La pregunta, entonces, es doble: ¿por qué los partidos renuncian sistemáticamente a formar nuevos dirigentes con la debida preparación?. Y ¿por qué una parte del electorado tolera —cuando no celebra— esta banalización del rol legislativo?
Mientras el Congreso se convierte en una pasarela de vanidades o en una agencia de empleo para los mismos de siempre y los advenedizos, los problemas estructurales del país siguen sin resolverse. No se trata de elitismo ni de excluir a quienes provienen de ámbitos no académicos o no políticos.
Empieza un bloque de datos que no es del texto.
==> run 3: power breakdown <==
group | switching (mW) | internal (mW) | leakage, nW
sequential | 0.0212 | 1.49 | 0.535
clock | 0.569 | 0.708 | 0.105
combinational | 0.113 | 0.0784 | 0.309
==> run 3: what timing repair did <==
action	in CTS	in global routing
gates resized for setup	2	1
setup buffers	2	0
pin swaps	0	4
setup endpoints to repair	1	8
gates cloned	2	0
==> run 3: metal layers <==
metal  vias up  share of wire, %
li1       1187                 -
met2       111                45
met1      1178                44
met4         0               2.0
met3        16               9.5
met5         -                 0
`src/rtl/counter_30_0_reader.sv`:
```
// Snapshot reader for the counter_30_0 BCD outputs.
// Synchronizes a raw button, takes a double-sampled snapshot of {tens,units},
// validates and converts it to binary, and monitors the count for expiry at 00.
// Ports:
//   clock, reset_n       rising-edge clock, asynchronous active-low reset
//   button               raw asynchronous capture request
//   tens, units          counter BCD digits
//   clear_expired        drops the sticky expired flag
//   value                last valid snapshot in binary
//   snapshot_valid       a valid snapshot has been taken since reset
//   done                 one-cycle pulse at the end of each capture attempt
//   error, error_code    result of the last attempt (01 BCD, 10 range, 11 unstable)
//   busy                 capture FSM not idle
//   expired              sticky: counter seen at 00 on two consecutive cycles
module counter_30_0_reader #(
    parameter int unsigned SYNC_STAGES = 2,
    parameter int unsigned MAX_VALUE   = 30,
    parameter int unsigned MAX_RETRY   = 3
) (
    input  logic       clock,
    input  logic       reset_n,
    input  logic       button,
    input  logic [1:0] tens,
    input  logic [3:0] units,
    input  logic       clear_expired,
    output logic [4:0] value,
    output logic       snapshot_valid,
    output logic       done,
    output logic       error,
    output logic [1:0] error_code,
    output logic       busy,
    output logic       expired
);

    localparam int unsigned SNAP_W  = 6;
    localparam int unsigned VALUE_W = 5;
    localparam int unsigned RETRY_W = (MAX_RETRY > 2) ? $clog2(MAX_RETRY) : 1;

    localparam logic [1:0] CODE_NONE     = 2'b00;
    localparam logic [1:0] CODE_BCD      = 2'b01;
    localparam logic [1:0] CODE_RANGE    = 2'b10;
    localparam logic [1:0] CODE_UNSTABLE = 2'b11;

    typedef enum logic [1:0] {
        IDLE    = 2'd0,
        SAMPLE  = 2'd1,
        COMPARE = 2'd2,
        CONVERT = 2'd3
    } state_t;

    state_t                 state_q;
    state_t                 state_d;

    logic [SYNC_STAGES-1:0] sync_q;
    logic                   sync_prev_q;
    logic                   press_q;

    logic [SNAP_W-1:0]      snap;
    logic [SNAP_W-1:0]      s_a_q;
    logic [SNAP_W-1:0]      s_a_d;
    logic [SNAP_W-1:0]      s_a_sum;
    logic [RETRY_W-1:0]     retry_q;
    logic [RETRY_W-1:0]     retry_d;

    logic [VALUE_W-1:0]     value_d;
    logic                   valid_d;
    logic                   done_d;
    logic                   error_d;
    logic [1:0]             code_d;

    logic                   zero_now;
    logic                   zero_seen_q;

    assign snap     = {tens, units};
    assign zero_now = (snap == '0);
    assign s_a_sum  = SNAP_W'(s_a_q[5:4]) * SNAP_W'(10) + SNAP_W'(s_a_q[3:0]);

    // Button synchronizer and rising-edge press pulse; the chain resets high
    // so a button held through reset never looks like a new press.
    always_ff @(posedge clock or negedge reset_n) begin
        if (!reset_n) begin
            sync_q      <= '1;
            sync_prev_q <= 1'b1;
            press_q     <= 1'b0;
        end else begin
            sync_q      <= {sync_q[SYNC_STAGES-2:0], button};
            sync_prev_q <= sync_q[SYNC_STAGES-1];
            press_q     <= sync_q[SYNC_STAGES-1] & ~sync_prev_q;
        end
    end

    // FSM state register
    always_ff @(posedge clock or negedge reset_n) begin
        if (!reset_n) begin
            state_q <= IDLE;
        end else begin
            state_q <= state_d;
        end
    end

    // Next-state logic
    always_comb begin
        state_d = state_q;
        case (state_q)
            IDLE:    if (press_q) state_d = SAMPLE;
            SAMPLE:  state_d = COMPARE;
            COMPARE: begin
                if (snap == s_a_q) begin
                    state_d = CONVERT;
                end else if (retry_q == RETRY_W'(MAX_RETRY - 1)) begin
                    state_d = IDLE;
                end else begin
                    state_d = SAMPLE;
                end
            end
            CONVERT: state_d = IDLE;
            default: state_d = IDLE;
        endcase
    end

    // Datapath and output next values
    always_comb begin
        s_a_d   = s_a_q;
        retry_d = retry_q;
        value_d = value;
        valid_d = snapshot_valid;
        error_d = error;
        code_d  = error_code;
        done_d  = 1'b0;
        case (state_q)
            IDLE: begin
                if (press_q) retry_d = '0;
            end
            SAMPLE: begin
                s_a_d = snap;
            end
            COMPARE: begin
                if (snap != s_a_q) begin
                    if (retry_q == RETRY_W'(MAX_RETRY - 1)) begin
                        error_d = 1'b1;
                        code_d  = CODE_UNSTABLE;
                        done_d  = 1'b1;
                    end else begin
                        retry_d = retry_q + RETRY_W'(1);
                    end
                end
            end
            CONVERT: begin
                done_d = 1'b1;
                // BCD validity takes priority over the range check
                if (s_a_q[3:0] > 4'd9) begin
                    error_d = 1'b1;
                    code_d  = CODE_BCD;
                end else if (s_a_sum > SNAP_W'(MAX_VALUE)) begin
                    error_d = 1'b1;
                    code_d  = CODE_RANGE;
                end else begin
                    value_d = VALUE_W'(s_a_sum);
                    valid_d = 1'b1;
                    error_d = 1'b0;
                    code_d  = CODE_NONE;
                end
            end
            default: ;
        endcase
    end

    // Registered outputs and datapath; busy follows the next state so it is
    // high exactly while the FSM is out of IDLE.
    always_ff @(posedge clock or negedge reset_n) begin
        if (!reset_n) begin
            s_a_q          <= '0;
            retry_q        <= '0;
            value          <= '0;
            snapshot_valid <= 1'b0;
            done           <= 1'b0;
            error          <= 1'b0;
            error_code     <= CODE_NONE;
            busy           <= 1'b0;
        end else begin
            s_a_q          <= s_a_d;
            retry_q        <= retry_d;
            value          <= value_d;
            snapshot_valid <= valid_d;
            done           <= done_d;
            error          <= error_d;
            error_code     <= code_d;
            busy           <= (state_d != IDLE);
        end
    end

    // Expiry monitor, independent of the FSM; a set beats a same-cycle clear.
    always_ff @(posedge clock or negedge reset_n) begin
        if (!reset_n) begin
            zero_seen_q <= 1'b0;
            expired     <= 1'b0;
        end else begin
            zero_seen_q <= zero_now;
            expired     <= (zero_seen_q & zero_now) | (expired & ~clear_expired);
        end
    end

endmodule

```
`config.mk`:
```
export PLATFORM = sky130hd
export DESIGN_NAME = counter_30_0_reader
export DESIGN_NICKNAME = d
export VERILOG_FILES = /design/src/rtl/counter_30_0_reader.sv
export SDC_FILE = /design/constraint.sdc
export NUM_CORES = 1
export LEC_CHECK = 0
export CORE_MARGIN = 3
export CORE_UTILIZATION = 55
export DETAILED_ROUTE_END_ITERATION = 8
export HOLD_SLACK_MARGIN = 0.12
export PLACE_DENSITY = 0.92
export SLEW_MARGIN = 0
export SYNTH_ARGS = -nofsm -noshare
export SYNTH_HDL_FRONTEND = slang
export SYNTH_SLANG_ARGS = --single-unit
```
`constraint.sdc`:
```
create_clock -name clock -period 5.85 [get_ports clock]
set_input_delay 1.755 -clock clock [delete_from_list [all_inputs] [get_ports clock]]
set_output_delay 1.755 -clock clock [all_outputs]
set_load 0.05 [all_outputs]
```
Se trata, simplemente, de que un cargo legislativo no debe ser nunca un premio consuelo, un pago de favores, una apuesta “a ver cómo sale” o una segunda oportunidad para famosos en busca de reflectores.
Un cargo legislativo no debe ser nunca un premio consuelo, un pago de favores, una apuesta “a ver cómo sale” o una segunda oportunidad para famosos en busca de reflectores
Tal vez ya no sorprenda tanto ver listas llenas de personajes atípicos, pero que no sorprenda no significa que no sea grave. Y si el Congreso se vuelve irrelevante para la sociedad, quizás no sea solo por su falta de poder real, sino por la carencia de idoneidad de muchos de quienes lo integran.
La política puede seducir con rostros conocidos. Gobernar y legislar con resultados es algo mucho más delicado.